Jack Nicholson (April 22, 1937)
Jack Nicholson, who played an innocent Peter Fonda teaches to inhale in Easy Rider, was one of the luminaries interviewed in Rolling Stone's 40th anniversary issue (May 3, 2007). Asked, "Do you think your generation had too much fun?" Nicholson responded, "Don't think that's possible. Yes, we smoked a little weed at work, even at the studios, but I always maintained as a writer it didn't hurt us. Too much fun? I'm not into that concept. In 1972 I knew we had to do something about legalizing dope because there were smugglers who could finance arms dealers."
Nicholson called 1967-77 the greatest decade in film, and mentioned directors Truffaut, Santyajit Ray, Bergman, Kurosawa and Godard. Among his musical favorites, he included Puccini's Turandot, The Beatles and the Stones, Duke Ellington, Cole Porter, Dylan, Aretha Franklin, Early Joni, Neil Young's Harvest, and John Coltrane's "My Favorite Things." Nicholson reportedly owns a large art collection including works by Pablo Picasso.
On elections, he said, "One of the biggest lies in the universe is free television. This is all creating a dramatic horse race to sell soap." Viagara "worked my way for about a week, then it took its own nefarious course." When asked about the culture of celebrity, he said we should all read The Fall of the Roman Empire.
Asked, "What for you were some of the pivotal moments over the last 40 years?" Nicholson responded, "The first time I took LSD, which galvanized my life." He then added the birth of his daughter, the overnight success of Easy Rider, editing his first film, and the end of the Vietnam War. "Many of the people who were members of the so-called peace movement are now members of the right wing. I'm not." Hooray.

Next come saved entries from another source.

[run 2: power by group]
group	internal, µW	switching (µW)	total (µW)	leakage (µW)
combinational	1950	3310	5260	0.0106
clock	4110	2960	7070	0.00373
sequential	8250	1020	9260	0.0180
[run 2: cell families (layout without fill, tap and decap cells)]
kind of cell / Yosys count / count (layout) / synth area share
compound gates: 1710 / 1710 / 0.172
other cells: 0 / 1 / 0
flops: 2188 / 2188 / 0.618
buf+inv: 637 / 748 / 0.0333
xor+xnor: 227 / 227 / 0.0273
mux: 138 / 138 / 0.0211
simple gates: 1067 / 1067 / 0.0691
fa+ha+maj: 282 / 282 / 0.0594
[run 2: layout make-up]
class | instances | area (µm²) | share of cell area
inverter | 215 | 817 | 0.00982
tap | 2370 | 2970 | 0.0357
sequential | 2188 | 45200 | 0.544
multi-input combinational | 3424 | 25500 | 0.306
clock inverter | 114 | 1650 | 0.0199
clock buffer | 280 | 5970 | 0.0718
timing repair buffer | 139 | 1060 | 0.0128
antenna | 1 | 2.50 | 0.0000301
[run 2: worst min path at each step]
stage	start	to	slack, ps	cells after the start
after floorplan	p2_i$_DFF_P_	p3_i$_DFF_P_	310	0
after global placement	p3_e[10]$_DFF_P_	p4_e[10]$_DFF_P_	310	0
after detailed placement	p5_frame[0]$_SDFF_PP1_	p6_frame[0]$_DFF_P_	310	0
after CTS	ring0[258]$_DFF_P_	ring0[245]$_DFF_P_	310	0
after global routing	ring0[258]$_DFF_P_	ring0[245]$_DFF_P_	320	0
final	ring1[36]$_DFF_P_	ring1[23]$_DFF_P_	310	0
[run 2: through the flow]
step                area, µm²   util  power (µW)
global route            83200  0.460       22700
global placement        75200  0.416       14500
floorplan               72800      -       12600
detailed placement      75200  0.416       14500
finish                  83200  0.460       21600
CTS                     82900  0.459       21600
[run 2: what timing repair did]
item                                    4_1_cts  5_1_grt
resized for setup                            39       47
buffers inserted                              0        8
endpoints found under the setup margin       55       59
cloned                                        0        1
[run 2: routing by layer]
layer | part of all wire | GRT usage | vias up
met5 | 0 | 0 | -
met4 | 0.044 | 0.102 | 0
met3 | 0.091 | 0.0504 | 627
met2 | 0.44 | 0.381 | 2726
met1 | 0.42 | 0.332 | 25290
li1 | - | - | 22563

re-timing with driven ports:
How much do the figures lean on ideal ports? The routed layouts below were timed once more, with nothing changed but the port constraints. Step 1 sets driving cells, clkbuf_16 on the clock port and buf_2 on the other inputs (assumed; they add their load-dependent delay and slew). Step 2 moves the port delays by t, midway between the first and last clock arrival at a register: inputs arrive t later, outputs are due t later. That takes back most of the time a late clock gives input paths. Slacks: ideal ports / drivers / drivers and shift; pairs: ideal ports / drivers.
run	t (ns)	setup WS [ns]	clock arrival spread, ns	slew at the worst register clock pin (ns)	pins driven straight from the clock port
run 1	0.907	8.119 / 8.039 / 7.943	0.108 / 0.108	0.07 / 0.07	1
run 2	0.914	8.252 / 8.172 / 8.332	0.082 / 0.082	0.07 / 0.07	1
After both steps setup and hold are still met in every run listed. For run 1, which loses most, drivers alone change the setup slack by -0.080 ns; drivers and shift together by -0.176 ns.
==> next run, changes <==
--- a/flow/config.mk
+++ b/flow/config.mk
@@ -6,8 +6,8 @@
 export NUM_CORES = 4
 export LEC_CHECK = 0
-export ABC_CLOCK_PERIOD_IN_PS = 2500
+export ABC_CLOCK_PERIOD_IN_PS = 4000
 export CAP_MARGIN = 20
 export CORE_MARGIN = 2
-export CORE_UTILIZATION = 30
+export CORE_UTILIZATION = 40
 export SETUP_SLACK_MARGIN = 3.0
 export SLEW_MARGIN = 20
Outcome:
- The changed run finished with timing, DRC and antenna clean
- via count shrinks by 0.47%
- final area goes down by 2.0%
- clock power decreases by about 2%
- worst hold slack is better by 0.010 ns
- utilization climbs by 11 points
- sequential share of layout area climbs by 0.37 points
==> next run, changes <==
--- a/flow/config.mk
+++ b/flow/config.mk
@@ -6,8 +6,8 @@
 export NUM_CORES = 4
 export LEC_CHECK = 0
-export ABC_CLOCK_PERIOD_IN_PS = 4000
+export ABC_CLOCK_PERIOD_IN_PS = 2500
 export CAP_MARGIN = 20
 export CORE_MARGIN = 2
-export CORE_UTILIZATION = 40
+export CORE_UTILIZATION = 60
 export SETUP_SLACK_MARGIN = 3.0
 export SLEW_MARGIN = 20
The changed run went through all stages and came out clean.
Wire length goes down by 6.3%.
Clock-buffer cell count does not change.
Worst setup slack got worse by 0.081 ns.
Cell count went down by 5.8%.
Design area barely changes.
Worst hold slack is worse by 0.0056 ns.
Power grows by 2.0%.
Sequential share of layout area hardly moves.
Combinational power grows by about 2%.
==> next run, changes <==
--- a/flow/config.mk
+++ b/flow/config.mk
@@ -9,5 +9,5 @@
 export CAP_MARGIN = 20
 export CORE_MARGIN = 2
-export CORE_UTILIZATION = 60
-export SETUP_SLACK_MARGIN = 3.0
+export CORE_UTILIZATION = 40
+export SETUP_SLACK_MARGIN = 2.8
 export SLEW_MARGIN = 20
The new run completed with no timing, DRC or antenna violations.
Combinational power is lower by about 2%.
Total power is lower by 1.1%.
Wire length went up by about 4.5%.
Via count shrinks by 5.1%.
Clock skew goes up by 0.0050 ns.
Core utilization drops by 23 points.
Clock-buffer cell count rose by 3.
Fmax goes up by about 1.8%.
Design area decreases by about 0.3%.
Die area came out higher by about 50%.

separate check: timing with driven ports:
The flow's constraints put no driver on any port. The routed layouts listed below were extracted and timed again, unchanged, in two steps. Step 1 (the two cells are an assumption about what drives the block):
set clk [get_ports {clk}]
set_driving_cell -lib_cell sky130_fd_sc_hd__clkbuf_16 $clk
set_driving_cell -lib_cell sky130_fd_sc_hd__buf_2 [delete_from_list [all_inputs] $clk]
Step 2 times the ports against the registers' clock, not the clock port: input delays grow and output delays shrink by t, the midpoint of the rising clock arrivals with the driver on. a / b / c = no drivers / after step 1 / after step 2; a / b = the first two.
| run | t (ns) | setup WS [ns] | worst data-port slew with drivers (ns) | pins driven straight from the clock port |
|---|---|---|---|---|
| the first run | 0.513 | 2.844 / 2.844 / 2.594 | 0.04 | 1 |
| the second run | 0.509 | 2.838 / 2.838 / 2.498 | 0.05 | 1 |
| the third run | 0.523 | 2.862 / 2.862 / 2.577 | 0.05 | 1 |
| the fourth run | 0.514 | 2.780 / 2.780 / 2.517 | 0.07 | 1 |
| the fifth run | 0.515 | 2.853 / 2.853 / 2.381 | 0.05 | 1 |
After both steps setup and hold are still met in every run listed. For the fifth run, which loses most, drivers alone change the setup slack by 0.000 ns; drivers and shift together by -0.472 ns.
What follows belongs to an exercise in optimizing a design on an open flow for small area; a production flow would make more cautious choices. Function was checked by simulation only, so behaviour that the tests miss may differ from the original. Power and IR drop assume default switching activity. The clock port is modelled as an ideal driver; clocking choices that lean on that would not hold on a real chip.

Design thr_bank, start of the top module:
module thr_bank #(
    parameter integer NTHR = 32
) (
    input  wire            clk,
    input  wire            rst,
    input  wire            s_valid,
    input  wire [6:0]      s_chan,
    input  wire [1:0]      s_preset,
    input  wire            s_ok,
    input  wire [23:0]     s_value,
    input  wire            cfg_we,
    input  wire [4:0]      cfg_idx,
    input  wire [31:0]     cfg_word,
    input  wire [31:0]     lvl_word,
    input  wire [NTHR-1:0] latch_clr,
    output wire [NTHR-1:0] thr_state,
    output wire [NTHR-1:0] thr_latch
);
==> flow/config.mk <==
export PLATFORM = sky130hd
export DESIGN_NAME = thr_bank
export DESIGN_NICKNAME = thr_bank
export VERILOG_FILES = /design/flow/design.v
export SDC_FILE = /design/flow/constraint.sdc
export NUM_CORES = 4
export LEC_CHECK = 0
export CAP_MARGIN = 20
export CORE_MARGIN = 2
export CORE_UTILIZATION = 40
export CTS_BUF_LIST = sky130_fd_sc_hd__clkbuf_4 sky130_fd_sc_hd__clkbuf_8
export SLEW_MARGIN = 20
export SYNTH_HIERARCHICAL = 1
==> flow/constraint.sdc <==
create_clock -name core_clock -period 8.0 [get_ports {clk}]
set_input_delay 1.6000 -clock core_clock [delete_from_list [all_inputs] [get_ports {clk}]]
set_output_delay 1.6000 -clock core_clock [all_outputs]
set_load 0.01 [all_outputs]
run.sh (not shown) runs the stock make flow with config.mk's settings and CLKGATE_MAP_FILE= SYNTH_SCRIPT=/design/flow/synth_recipe.tcl, a recipe that flattens the netlist after the stock synthesis.
The baseline finished with timing, DRC and antenna clean.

In 2011, Nicholson criticized America's War on Drugs in an interview with a British newspaper, and said he still smokes pot. "I don't tend to say this publicly, but we can see it's a curative thing," he told the UK's Daily Mail.
Nicholson has been nominated for an acting Oscar in five different decades (1960s, 1970s, 1980s, 1990s and 2000s). He won a much-deserved Best Actor Academy Award for his performance in Ken Kesey's One Flew of the Cuckoo's Nest (1975), a second one for Terms of Endearment (1983) and a third for As Good as It Gets (1997). Each one of the films for which he has won an Oscar has also won Best Actress in a Leading Role (Louise Fletcher, Shirley MacLaine, and Helen Hunt). The American Film Institute gave him a Lifetime Achievement Award in 1994 and he was a 2001 John F. Kennedy Center Honors recipient. One Flew Over the Cuckoo's Nest is ranked #17 on the AFI's 100 Most Inspiring Movies of All Time.